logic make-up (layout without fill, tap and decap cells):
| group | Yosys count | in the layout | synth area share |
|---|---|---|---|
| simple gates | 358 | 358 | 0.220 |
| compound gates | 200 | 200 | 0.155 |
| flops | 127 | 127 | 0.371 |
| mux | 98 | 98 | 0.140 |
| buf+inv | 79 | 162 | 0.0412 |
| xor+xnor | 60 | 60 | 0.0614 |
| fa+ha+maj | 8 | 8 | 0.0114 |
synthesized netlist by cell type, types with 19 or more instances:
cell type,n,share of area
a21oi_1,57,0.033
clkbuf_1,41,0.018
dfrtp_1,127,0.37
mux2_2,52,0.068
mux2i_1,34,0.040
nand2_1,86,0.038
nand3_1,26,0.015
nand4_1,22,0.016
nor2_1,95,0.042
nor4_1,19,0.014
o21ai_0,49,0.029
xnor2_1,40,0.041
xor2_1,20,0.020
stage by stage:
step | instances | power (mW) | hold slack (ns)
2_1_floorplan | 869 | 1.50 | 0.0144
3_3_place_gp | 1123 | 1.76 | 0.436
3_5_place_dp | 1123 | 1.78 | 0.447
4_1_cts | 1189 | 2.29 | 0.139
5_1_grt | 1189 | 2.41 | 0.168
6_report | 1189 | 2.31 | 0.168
**src/rtl/fg_pkg.sv**
```systemverilog
package fg_pkg;

  typedef enum logic {
    ACT_CLR_OVR = 1'b0,
    ACT_CLR_DIR = 1'b1
  } fg_act_e;

  typedef struct packed {
    logic    prot_en;
    fg_act_e act;
    logic    cyc_mode;
    logic    irq_en;
  } fg_ctl_t;

endpackage

```
**src/rtl/fg_cfg_regs.sv**
```systemverilog
module fg_cfg_regs
  import fg_pkg::*;
#(
  parameter int N_EVT = 8
) (
  input  logic             clk,
  input  logic             rst,
  input  logic             wr_i,
  input  logic [N_EVT-1:0] evt_en_i,
  input  fg_ctl_t          ctl_i,
  input  logic             lock_i,
  output logic [N_EVT-1:0] evt_en_q,
  output fg_ctl_t          ctl_q,
  output logic             lock_q
);

  always_ff @(posedge clk) begin
    if (rst) begin
      evt_en_q <= '0;
      ctl_q    <= '0;
      lock_q   <= 1'b0;
    end else if (wr_i && !lock_q) begin
      evt_en_q <= evt_en_i;
      ctl_q    <= ctl_i;
      lock_q   <= lock_i;
    end
  end

endmodule

```
**src/rtl/fg_detect.sv**
```systemverilog
module fg_detect #(
  parameter int N_EVT = 8
) (
  input  logic             clk,
  input  logic             rst,
  input  logic [N_EVT-1:0] evt_i,
  input  logic [N_EVT-1:0] evt_en,
  input  logic             prot_en,
  output logic             raw_o,
  output logic             cond_q
);

  assign raw_o = prot_en & (|(evt_i & evt_en));

  always_ff @(posedge clk) begin
    if (rst) cond_q <= 1'b0;
    else     cond_q <= raw_o;
  end

endmodule

```
**src/rtl/fg_fsm.sv**
```systemverilog
module fg_fsm
  import fg_pkg::*;
(
  input  logic    clk,
  input  logic    rst,
  input  logic    raw_i,
  input  logic    cond_i,
  input  logic    upd_i,
  input  logic    flag_clr_i,
  input  logic    cyc_mode,
  input  logic    irq_en,
  input  fg_act_e act_cfg,
  output logic    fault_st_q,
  output logic    flag_q,
  output logic    irq_q,
  output fg_act_e act_q,
  output fg_act_e act_eff,
  output logic    recover_o
);

  logic flag_d;

  assign recover_o = fault_st_q & ~cond_i & upd_i & (cyc_mode | ~flag_q);
  assign act_eff   = fault_st_q ? act_q : act_cfg;

  always_comb begin
    flag_d = flag_q;
    if (cond_i)                  flag_d = 1'b1;
    else if (flag_clr_i && !raw_i) flag_d = 1'b0;
  end

  always_ff @(posedge clk) begin
    if (rst) begin
      fault_st_q <= 1'b0;
      flag_q     <= 1'b0;
      irq_q      <= 1'b0;
      act_q      <= ACT_CLR_OVR;
    end else begin
      flag_q <= flag_d;
      irq_q  <= flag_d & irq_en;
      if (cond_i) begin
        fault_st_q <= 1'b1;
        if (!fault_st_q) act_q <= act_cfg;
      end else if (recover_o) begin
        fault_st_q <= 1'b0;
      end
    end
  end

endmodule

```
**src/rtl/fg_outregs.sv**
```systemverilog
module fg_outregs
  import fg_pkg::*;
#(
  parameter int OUT_W = 8
) (
  input  logic             clk,
  input  logic             rst,
  input  logic             ov_wr,
  input  logic [OUT_W-1:0] ov_wdata,
  input  logic             dir_wr,
  input  logic [OUT_W-1:0] dir_wdata,
  input  logic             clr_i,
  input  logic             hold_i,
  input  logic             recover_i,
  input  fg_act_e          act_i,
  input  logic             pat_mode,
  input  logic [OUT_W-1:0] pat_buf,
  input  logic [OUT_W/2-1:0] dti_en,
  output logic [OUT_W-1:0] ov_q,
  output logic [OUT_W-1:0] dir_q
);

  localparam int PAIRS = OUT_W / 2;

  logic [OUT_W-1:0] pair_v;
  logic [OUT_W-1:0] rest_v;
  logic             ov_tgt;
  logic             dir_tgt;

  for (genvar k = 0; k < PAIRS; k++) begin : g_pair
    assign pair_v[2*k]   = dti_en[k];
    assign pair_v[2*k+1] = dti_en[k];
  end

  assign rest_v  = pat_mode ? pat_buf : pair_v;
  assign ov_tgt  = (act_i == ACT_CLR_OVR);
  assign dir_tgt = (act_i == ACT_CLR_DIR);

  always_ff @(posedge clk) begin
    if (rst)                       ov_q <= '0;
    else if (ov_tgt && clr_i)      ov_q <= '0;
    else if (ov_tgt && recover_i)  ov_q <= rest_v;
    else if (ov_tgt && hold_i)     ov_q <= ov_q;
    else if (ov_wr)                ov_q <= ov_wdata;
  end

  always_ff @(posedge clk) begin
    if (rst)                       dir_q <= '0;
    else if (dir_tgt && clr_i)     dir_q <= '0;
    else if (dir_tgt && recover_i) dir_q <= rest_v;
    else if (dir_tgt && hold_i)    dir_q <= dir_q;
    else if (dir_wr)               dir_q <= dir_wdata;
  end

endmodule

```
**src/rtl/pwm_fault_guard.sv**
```systemverilog
module pwm_fault_guard
  import fg_pkg::*;
#(
  parameter int N_EVT = 8,
  parameter int OUT_W = 8
) (
  input  logic               clk,
  input  logic               rst,
  input  logic [N_EVT-1:0]   evt_i,
  input  logic               cfg_wr,
  input  logic [N_EVT-1:0]   cfg_evt_en,
  input  logic               cfg_prot_en,
  input  logic               cfg_act,
  input  logic               cfg_cyc_mode,
  input  logic               cfg_irq_en,
  input  logic               cfg_lock,
  input  logic               upd_i,
  input  logic               flag_clr_i,
  input  logic               ov_wr,
  input  logic [OUT_W-1:0]   ov_wdata,
  input  logic               dir_wr,
  input  logic [OUT_W-1:0]   dir_wdata,
  input  logic               pat_mode,
  input  logic [OUT_W-1:0]   pat_buf,
  input  logic [OUT_W/2-1:0] dti_en,
  output logic [OUT_W-1:0]   ov_o,
  output logic [OUT_W-1:0]   dir_o,
  output logic               fault_flag_o,
  output logic               err_irq_o
);

  fg_ctl_t          ctl_in;
  fg_ctl_t          ctl_q;
  logic [N_EVT-1:0] evt_en_q;
  logic             lock_q;
  logic             raw_hit;
  logic             cond_q;
  logic             fault_st;
  logic             recover;
  fg_act_e          act_q;
  fg_act_e          act_eff;

  always_comb begin
    ctl_in.prot_en  = cfg_prot_en;
    ctl_in.act      = fg_act_e'(cfg_act);
    ctl_in.cyc_mode = cfg_cyc_mode;
    ctl_in.irq_en   = cfg_irq_en;
  end

  fg_cfg_regs #(.N_EVT(N_EVT)) u_cfg (
    .clk(clk), .rst(rst), .wr_i(cfg_wr), .evt_en_i(cfg_evt_en),
    .ctl_i(ctl_in), .lock_i(cfg_lock),
    .evt_en_q(evt_en_q), .ctl_q(ctl_q), .lock_q(lock_q)
  );

  fg_detect #(.N_EVT(N_EVT)) u_det (
    .clk(clk), .rst(rst), .evt_i(evt_i), .evt_en(evt_en_q),
    .prot_en(ctl_q.prot_en), .raw_o(raw_hit), .cond_q(cond_q)
  );

  fg_fsm u_fsm (
    .clk(clk), .rst(rst), .raw_i(raw_hit), .cond_i(cond_q),
    .upd_i(upd_i), .flag_clr_i(flag_clr_i), .cyc_mode(ctl_q.cyc_mode),
    .irq_en(ctl_q.irq_en), .act_cfg(ctl_q.act),
    .fault_st_q(fault_st), .flag_q(fault_flag_o), .irq_q(err_irq_o),
    .act_q(act_q), .act_eff(act_eff), .recover_o(recover)
  );

  fg_outregs #(.OUT_W(OUT_W)) u_out (
    .clk(clk), .rst(rst), .ov_wr(ov_wr), .ov_wdata(ov_wdata),
    .dir_wr(dir_wr), .dir_wdata(dir_wdata), .clr_i(cond_q),
    .hold_i(fault_st), .recover_i(recover), .act_i(act_eff),
    .pat_mode(pat_mode), .pat_buf(pat_buf), .dti_en(dti_en),
    .ov_q(ov_o), .dir_q(dir_o)
  );

endmodule

```
**config.mk**
```make
export PLATFORM = sky130hd
export DESIGN_NAME = pwm_fault_guard
export DESIGN_NICKNAME = d
export VERILOG_FILES = /design/src/rtl/fg_pkg.sv /design/src/rtl/fg_cfg_regs.sv /design/src/rtl/fg_detect.sv /design/src/rtl/fg_fsm.sv /design/src/rtl/fg_outregs.sv /design/src/rtl/pwm_fault_guard.sv
export SDC_FILE = /design/constraint.sdc
export NUM_CORES = 1
export LEC_CHECK = 0
export ABC_AREA = 1
export BUFFER_PORTS_ARGS = -buffer_cell sky130_fd_sc_hd__buf_4
export CAP_MARGIN = 20
export CORE_ASPECT_RATIO = 0.8
export CORE_UTILIZATION = 45
export DETAILED_ROUTE_END_ITERATION = 7
export PLACE_DENSITY = 0.78
export SLEW_MARGIN = 15
export SYNTH_ARGS = -nofsm -noshare
export SYNTH_HDL_FRONTEND = slang
export SYNTH_SLANG_ARGS = --single-unit
```
**constraint.sdc**
```tcl
create_clock -name clk -period 1.38 [get_ports clk]
set_input_delay 0.138 -clock clk [delete_from_list [all_inputs] [get_ports clk]]
set_output_delay 0.138 -clock clk [all_outputs]
set_load 0.01 [all_outputs]
```
==> key figures, run 1 <==
Logic synthesis
  – Ys Warns: 0
  – Top cells by area, synth: dfxtp_1 44%, nor2_1 12%, nand2_1 11%
  – Synth top area share: 43.9%
  – Cell taking the most area after synthesis: dfxtp_1
  – Post-Synthesis Cells: 221
  – #FFs+latches synth: 34
  – Mean Syn Cell Area: 7.01 um2
  – Synthesized area: 1550 um2
  – Syn nets: 278
  – Register area share after synthesis: 43.9%
  – Netlist cell types: 17

Critical path
  – Slowest cell delay on critical path: 0.31 ns
  – Worst path cell trace: inv_1, nand4_2, nor2_4, buf_12, nand2_1, nand2_1, nor2_1
  – Reg2reg start: u_det.cond_q$_SDFF_PP0_
  – Critical path's most frequent cell: nand2_1
  – R2r worst-path depth: 7
  – Worst reg2reg setup slack: 0.04 ns
  – Slowest-stage cell, CP: dfxtp_1
  – WS Path Type: register to register
  – Worst Path Max Fanout: 16
  – Worst reg2reg endpoint: u_out.ov_q[2]$_SDFFE_PP0P_
  – CP endpoint kind: register
  – WP buf/inv: 2
  – CP arrival: 1.51 ns
  – CP Launch Type: register
  – Top Family by Delay on Critical Path: simple AND/OR/NAND/NOR gates
  – Crit path required time: 1.55 ns

Timing
  – Final setup violation count: 0
  – Final hold vios: 0
  – Final period util: 97.0%
  – Tmin final: 1.34 ns
  – Worst Hold Margin: 0.0834 ns
  – Skew final: 0.00369 ns
  – Slew @ Worst Pin: 0.373 ns
  – Fmax: 747 MHz
  – Final Max Slew Viols: 0
  – Slew headroom: 75.1%

Power
  – Int Pwr: 0.00171 W
  – Power density over the cells: 1010 nW/um2
  – Flop pwr share: 47.3%
  – Lkg Pwr: 1.12 nW
  – Switching Fraction: 26.5%
  – Peak supply drop: 0.722 mV
  – Combinational share of power: 20.5%
  – Clock network power share: 32.2%
  – Total power: 0.00232 W
  – NetSw: 0.000614 W

Global routing
  – GRT Overall Usage: 24.2%
  – Initial antenna violation count: 0
  – First-pass GRT wire length: 6.40 mm
  – Grt ovf: 0
  – Vias in the first global route: 1475
  – Largest net degree at the start of global routing: 17

Die
  – Die Y: 54.5 um
  – # rows: 18
  – Core ar.: 3180 um2
  – Die area: 3680 um2
  – I/O Pins: 75
  – Chip width: 67.6 um
  – Initial Util: 48.8%

Clock network
  – Max Root-Sink Buffers: 2
  – Cts bufs inserted: 5
  – TritonCTS clock tree: done
  – CTS Sinks: 34
  – Skew-Pair Late Insertion Delay: 0.28 ns
  – Clock-pin slew on the worst setup and hold paths: 0.06 ns
  – Clk Tree Root Cell: clkbuf_8
  – Max H-tree Level: 2

Min path
  – Class of the worst hold path: input pin to register
  – Hold depth: 2
  – Hold EP: u_fsm.fault_st_q$_SDFFE_PP0P_
  – Hold Crit Start: rst

Route
  – Vias/cell: 4.85
  – Average wire per standard cell: 12.0 um
  – Drt first pass iters: 4
  – Initial DRC Count: 95
  – Via count: 1673
  – Antenna Violating Nets Remaining: 0
  – DRC: 0
  – Drt total wl: 4.13 mm

Cells and area
  – NumNets Final: 361
  – FILL cells: 288
  – Area Growth Syn to Fin: 48.5%
  – Layout cell share with drive strength beyond 1: 33.1%
  – Final Cell Area: 2300 um2
  – Finished Layout Cells: 345
  – ANT cells: 0

Place
  – Detailed Place HPWL: 3.13 mm
  – Port bufs: 74
  – Placed cell areas: 2160 um2
  – Cells after DPL: 333
  – RePlAce Congestion: 0.797

Status
  – Outcome: complete, no violations

Job
  – Max-Cap Viols: 0
==> final cells by class <==
| cell class | instances | area [um2] | area share [%] |
|---|---|---|---|
| Clock buffer | 7 | 86.3 | 3.75 |
| Clock inverter | 1 | 5.00 | 0.217 |
| Inverter | 28 | 105 | 4.57 |
| Multi-Input combinational cell | 154 | 753 | 32.7 |
| Sequential cell | 34 | 682 | 29.6 |
| Tap cell | 40 | 50.0 | 2.17 |
| Timing Repair Buffer | 81 | 621 | 27.0 |
==> metal layers <==
layer,global-route usage [%],part of all wire [%],vias up
li1,-,-,871
met1,31.2,46,743
met2,38.3,45,52
met3,6.04,7.7,7
met4,10.6,1.4,0
met5,0,0,-
==> how the worst max path moves through the flow <==
stage	depth (start not counted)	startpoint	slack, ns	end
finish	7	u_det.cond_q$_SDFF_PP0_	0.04	u_out.ov_q[2]$_SDFFE_PP0P_
CTS	7	u_fsm.fault_st_q$_SDFFE_PP0P_	0.002	u_out.ov_q[2]$_SDFFE_PP0P_
global placement	7	u_fsm.fault_st_q$_SDFFE_PP0P_	0.04	u_out.ov_q[3]$_SDFFE_PP0P_
detailed placement	7	u_fsm.fault_st_q$_SDFFE_PP0P_	0.01	u_out.dir_q[3]$_SDFFE_PP0P_
global route	7	u_det.cond_q$_SDFF_PP0_	-0.003	u_out.ov_q[2]$_SDFFE_PP0P_
floorplan	7	u_det.cond_q$_SDFF_PP0_	0.17	u_out.ov_q[6]$_SDFFE_PP0P_
==> layout by cell type, fill, tap and decap left out <==
cell	n
buf_4	80
nor2_1	49
nand2_1	47
dfxtp_1	33
inv_1	25
a21oi_1	19
o21ai_0	13
a211oi_1	8
o211ai_1	8
clkbuf_8	6
inv_2	3
nor2_4	3
nand2_2	2
a21oi_4	2
nand4_2	1
o21ai_1	1
o21ai_4	1
clkbuf_1	1
clkinv_2	1
buf_12	1
dfxtp_2	1
==> cell usage after synthesis <==
master / number
nor2_4: 2
inv_1: 26
nand2_2: 2
a21oi_4: 1
nand4_2: 1
o211ai_1: 8
buf_4: 2
nand2_1: 47
inv_2: 2
dfxtp_1: 34
a21oi_2: 1
o21ai_0: 14
nor2_1: 49
a21oi_1: 19
o21ai_4: 1
a211oi_1: 8
clkbuf_1: 4
==> logic make-up after synthesis <==
family / synth area share (%)
and+or+nand+nor: 26.3
AOI/OAI and AO/OA: 21.1
DFF: 43.9
buffers and inverters: 8.72
==> registers in the layout (all words and copies together) (netlist names) <==
signal,count
u_cfg.evt_en_q,8
u_out.ov_q,8
u_fsm.act_q,1
u_fsm.fault_st_q,1
u_fsm.irq_q,1
u_cfg.lock_q,1
u_cfg.ctl_q,4
u_det.cond_q,1
u_fsm.flag_q,1
u_out.dir_q,8
==> timing repair <==
action                     4_1_cts  5_1_grt
resized for setup                0        5
hold buffers                     0        0
buffers inserted                 0        3
setup endpoints to repair        0       16
==> power by group through the flow <==
stage               combinational (W)  clock (W)  sequential (W)
floorplan                    0.000208          0         0.00113
global placement             0.000451          0         0.00111
detailed placement           0.000458          0         0.00112
CTS                          0.000462   0.000758         0.00110
global route                 0.000532   0.000816         0.00111
finish                       0.000477   0.000746         0.00110
==> per-stage QoR <==
stage,TNS [ns],setup WS [ns],util [%]
6_report,0,0.0419,72.5
3_5_place_dp,0,0.0148,67.9
4_1_cts,0,0.00181,70.8
3_3_place_gp,0,0.0393,67.9
2_1_floorplan,0,0.172,-
5_1_grt,-0.00280,-0.00280,72.5
Power figures use the tool's default switching activity.
==> run 2: changes to the inputs <==
Settings changed: CORE_UTILIZATION 45 to 46, PLACE_DENSITY 0.78 to 0.77, SYNTH_HIERARCHICAL from default to 1.
==> key figures, run 2 <==
Status
  – Outcome: complete, no violations

Min path
  – Hold depth: 3
  – Hold EP: u_cfg/lock_q$_SDFFE_PP0P_
  – Class of the worst hold path: input pin to register
  – Hold Crit Start: cfg_lock

Critical path
  – Worst Path Max Fanout: 8
  – Slowest cell delay on critical path: 0.39 ns
  – WP buf/inv: 2
  – WS Path Type: register to register
  – Critical path's most frequent cell: nand2_1
  – CP arrival: 1.55 ns
  – CP endpoint kind: register
  – Slowest-stage cell, CP: dfxtp_4
  – Top Family by Delay on Critical Path: simple AND/OR/NAND/NOR gates
  – CP Launch Type: register
  – Worst path cell trace: nand2_1, nand2_4, nand2_1, nand2_2, clkinvlp_4, nand3_2, nand3_2, nand2_1, inv_1
  – Worst reg2reg setup slack: 0.01 ns
  – Crit path required time: 1.57 ns
  – Worst reg2reg endpoint: u_out/dir_q[4]$_SDFFE_PP0P_
  – R2r worst-path depth: 9
  – Reg2reg start: u_fsm/fault_st_q$_SDFFE_PP0P_

Logic synthesis
  – Simple-gate area share of the yosys netlist: 40.4%
  – Top cells by area, synth: dfxtp_1 37%, nand2_1 17%, nand3_1 15%
  – Commonest cells post-synth: 83 x nand2_1, 53 x nand3_1, 47 x inv_1
  – Largest family of logic cells by synthesized area: simple AND/OR/NAND/NOR gates
  – Mean Syn Cell Area: 6.24 um2
  – Synthesized area: 1820 um2
  – Ys Warns: 6
  – Compound-Gate Fraction of Synth Area: 8.30%
  – Post-synthesis adder-cell area fraction: 0%
  – Syn nets: 349
  – #FFs+latches synth: 34
  – Post-synth EDFFs: 0
  – Post-Synth XOR/XNOR Area: 0%
  – Register area share after synthesis: 37.3%
  – Synth top area share: 37.3%
  – Count leader, synth: nand2_1
  – Cell taking the most area after synthesis: dfxtp_1
  – Mux share of post-synthesis cell area: 0%
  – Post-Synthesis Cells: 292
  – Ys async rst share: 0%
  – Netlist cell types: 19
  – Post-synth top flop: dfxtp_1

Route
  – Initial DRC Count: 79
  – Highest Signal Layer: met4
  – Vias/cell: 4.71
  – Met2 wire length: 2.30 mm
  – DRC: 0
  – Met3 WL: 309 um
  – Drt total wl: 4.81 mm
  – Via count: 2040
  – M1 WL: 2.16 mm
  – Antenna Violating Nets Remaining: 0
  – Drt first pass iters: 5
  – Average wire per standard cell: 11.1 um

Global routing
  – First-pass GRT wire length: 7.31 mm
  – Largest net degree at the start of global routing: 17
  – Grt ovf: 0
  – Initial antenna violation count: 0
  – GRT Overall Usage: 22.2%
  – Vias in the first global route: 1749

Timing
  – Skew final: 0.00356 ns
  – Final Max Slew Viols: 0
  – Slew @ Worst Pin: 0.376 ns
  – Final period util: 99.2%
  – Slew headroom: 74.6%
  – RSZ-0062 raised after global routing: yes
  – Final setup violation count: 0
  – Fmax: 730 MHz
  – Final hold vios: 0
  – Tmin final: 1.37 ns

Die
  – Die area: 4220 um2
  – Core ar.: 3800 um2
  – Chip width: 72.4 um
  – I/O Pins: 75
  – Initial Util: 47.9%
  – Die Y: 58.3 um
  – # rows: 20

Cells and area
  – Top flop regs: u_cfg/evt_en_q x8, u_out/dir_q x8, u_out/ov_q x8
  – Most common cell after layout, fill and taps aside: buf_4
  – ANT cells: 0
  – Post-layout util: 71.1%
  – Layout cell share with drive strength beyond 1: 33.3%
  – NumNets Final: 434
  – Area Growth Syn to Fin: 48.2%
  – Most frequent cells in the layout: 84 x buf_4, 82 x nand2_1, 44 x inv_1

Clock network
  – CTS Sinks: 34
  – Clock-pin slew on the worst setup and hold paths: 0.07 ns
  – Clk Tree Root Cell: clkbuf_8
  – TritonCTS clock tree: done
  – Max Root-Sink Buffers: 2
  – Hold Buf Count CTS: 0
  – Max H-tree Level: 2
  – Skew-Pair Late Insertion Delay: 0.28 ns
  – Cts bufs inserted: 5

Power
  – Lkg Pwr: 1.54 nW
  – Total power: 0.00240 W
  – Peak supply drop: 0.573 mV
  – Power density over the cells: 888 nW/um2

Place
  – Detailed Place HPWL: 3.46 mm
  – Port bufs: 74
  – RePlAce Congestion: 0.852

Job
  – Max-Cap Viols: 0
-- run 2: logic make-up after synthesis --
kind of cell	Yosys count
and+or+nand+nor	173
buffers and inverters	61
AOI/OAI and AO/OA	24
DFF	34
-- run 2: per-layer routing --
layer / vias to the layer above / global-route usage [%]
met2: 63 / 35.1
met5: - / 0
met4: 0 / 6.44
met3: 6 / 5.31
li1: 1068 / -
met1: 903 / 30.3
-- run 2: cell type report --
| type | instances | area [um2] |
|---|---|---|
| clock buffer | 6 | 82.6 |
| inverter | 53 | 208 |
| fill | 345 | 1100 |
| multi-input combinational | 197 | 970 |
| clock inverter | 2 | 12.5 |
| timing repair buffer | 86 | 676 |
| tap | 55 | 68.8 |
| sequential | 34 | 686 |
-- run 2: worst max-delay path by stage --
stage / to / slack, ns / startpoint / cells after the start
after floorplan: u_out/dir_q[6]$_SDFFE_PP0P_ / 0.02 / u_fsm/fault_st_q$_SDFFE_PP0P_ / 9
after global placement: u_out/ov_q[2]$_SDFFE_PP0P_ / 0.08 / u_fsm/fault_st_q$_SDFFE_PP0P_ / 10
after detailed placement: u_out/dir_q[5]$_SDFFE_PP0P_ / -0.004 / u_det/cond_q$_SDFF_PP0_ / 9
after CTS: u_out/dir_q[5]$_SDFFE_PP0P_ / 0.02 / u_det/cond_q$_SDFF_PP0_ / 9
after global routing: u_out/dir_q[4]$_SDFFE_PP0P_ / -0.06 / u_fsm/fault_st_q$_SDFFE_PP0P_ / 10
final: u_out/dir_q[4]$_SDFFE_PP0P_ / 0.01 / u_fsm/fault_st_q$_SDFFE_PP0P_ / 9
-- run 2: metrics by stage --
| step | area (um2) | hold slack [ns] | setup TNS [ns] | setup slack, ns | instances |
|---|---|---|---|---|---|
| 2_1_floorplan | 1830 | 0.203 | 0 | 0.0191 | 292 |
| 3_5_place_dp | 2470 | 0.396 | -0.00404 | -0.00404 | 421 |
| 3_3_place_gp | 2470 | 0.396 | 0 | 0.0767 | 421 |
| 6_report | 2700 | 0.108 | 0 | 0.0110 | 433 |
| 5_1_grt | 2700 | 0.113 | -0.330 | -0.0561 | 433 |
| 4_1_cts | 2570 | 0.0977 | 0 | 0.0239 | 429 |
-- run 2: timing repair --
item	4_1_cts	5_1_grt
cloned	0	1
setup buffers	0	3
pin swaps	0	10
setup endpoints to repair	5	16
resized for setup	2	20
-- run 2: worst register-to-register path: cells and delay by family (launching register included) --
kind | cells | cell delay, ns
flip-flops | 1 | 0.39
buffers and inverters | 2 | 0.23
AND/OR/NAND/NOR | 7 | 0.65
-- run 2: power breakdown --
part | switching [W] | internal [W]
logic | 0.000276 | 0.000274
clock network | 0.000355 | 0.000401
registers | 0.0000427 | 0.00105
total | 0.000673 | 0.00173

◇ ◇ ◇

Problem description:
Begin with the line that contains "final: u_out/dir_q[4]$_SDFFE_PP0P_ /" and end with the last line of the records; set down every line in that span exactly, and nothing else.

Written solution:
final: u_out/dir_q[4]$_SDFFE_PP0P_ / 0.01 / u_fsm/fault_st_q$_SDFFE_PP0P_ / 9
-- run 2: metrics by stage --
| step | area (um2) | hold slack [ns] | setup TNS [ns] | setup slack, ns | instances |
|---|---|---|---|---|---|
| 2_1_floorplan | 1830 | 0.203 | 0 | 0.0191 | 292 |
| 3_5_place_dp | 2470 | 0.396 | -0.00404 | -0.00404 | 421 |
| 3_3_place_gp | 2470 | 0.396 | 0 | 0.0767 | 421 |
| 6_report | 2700 | 0.108 | 0 | 0.0110 | 433 |
| 5_1_grt | 2700 | 0.113 | -0.330 | -0.0561 | 433 |
| 4_1_cts | 2570 | 0.0977 | 0 | 0.0239 | 429 |
-- run 2: timing repair --
item	4_1_cts	5_1_grt
cloned	0	1
setup buffers	0	3
pin swaps	0	10
setup endpoints to repair	5	16
resized for setup	2	20
-- run 2: worst register-to-register path: cells and delay by family (launching register included) --
kind | cells | cell delay, ns
flip-flops | 1 | 0.39
buffers and inverters | 2 | 0.23
AND/OR/NAND/NOR | 7 | 0.65
-- run 2: power breakdown --
part | switching [W] | internal [W]
logic | 0.000276 | 0.000274
clock network | 0.000355 | 0.000401
registers | 0.0000427 | 0.00105
total | 0.000673 | 0.00173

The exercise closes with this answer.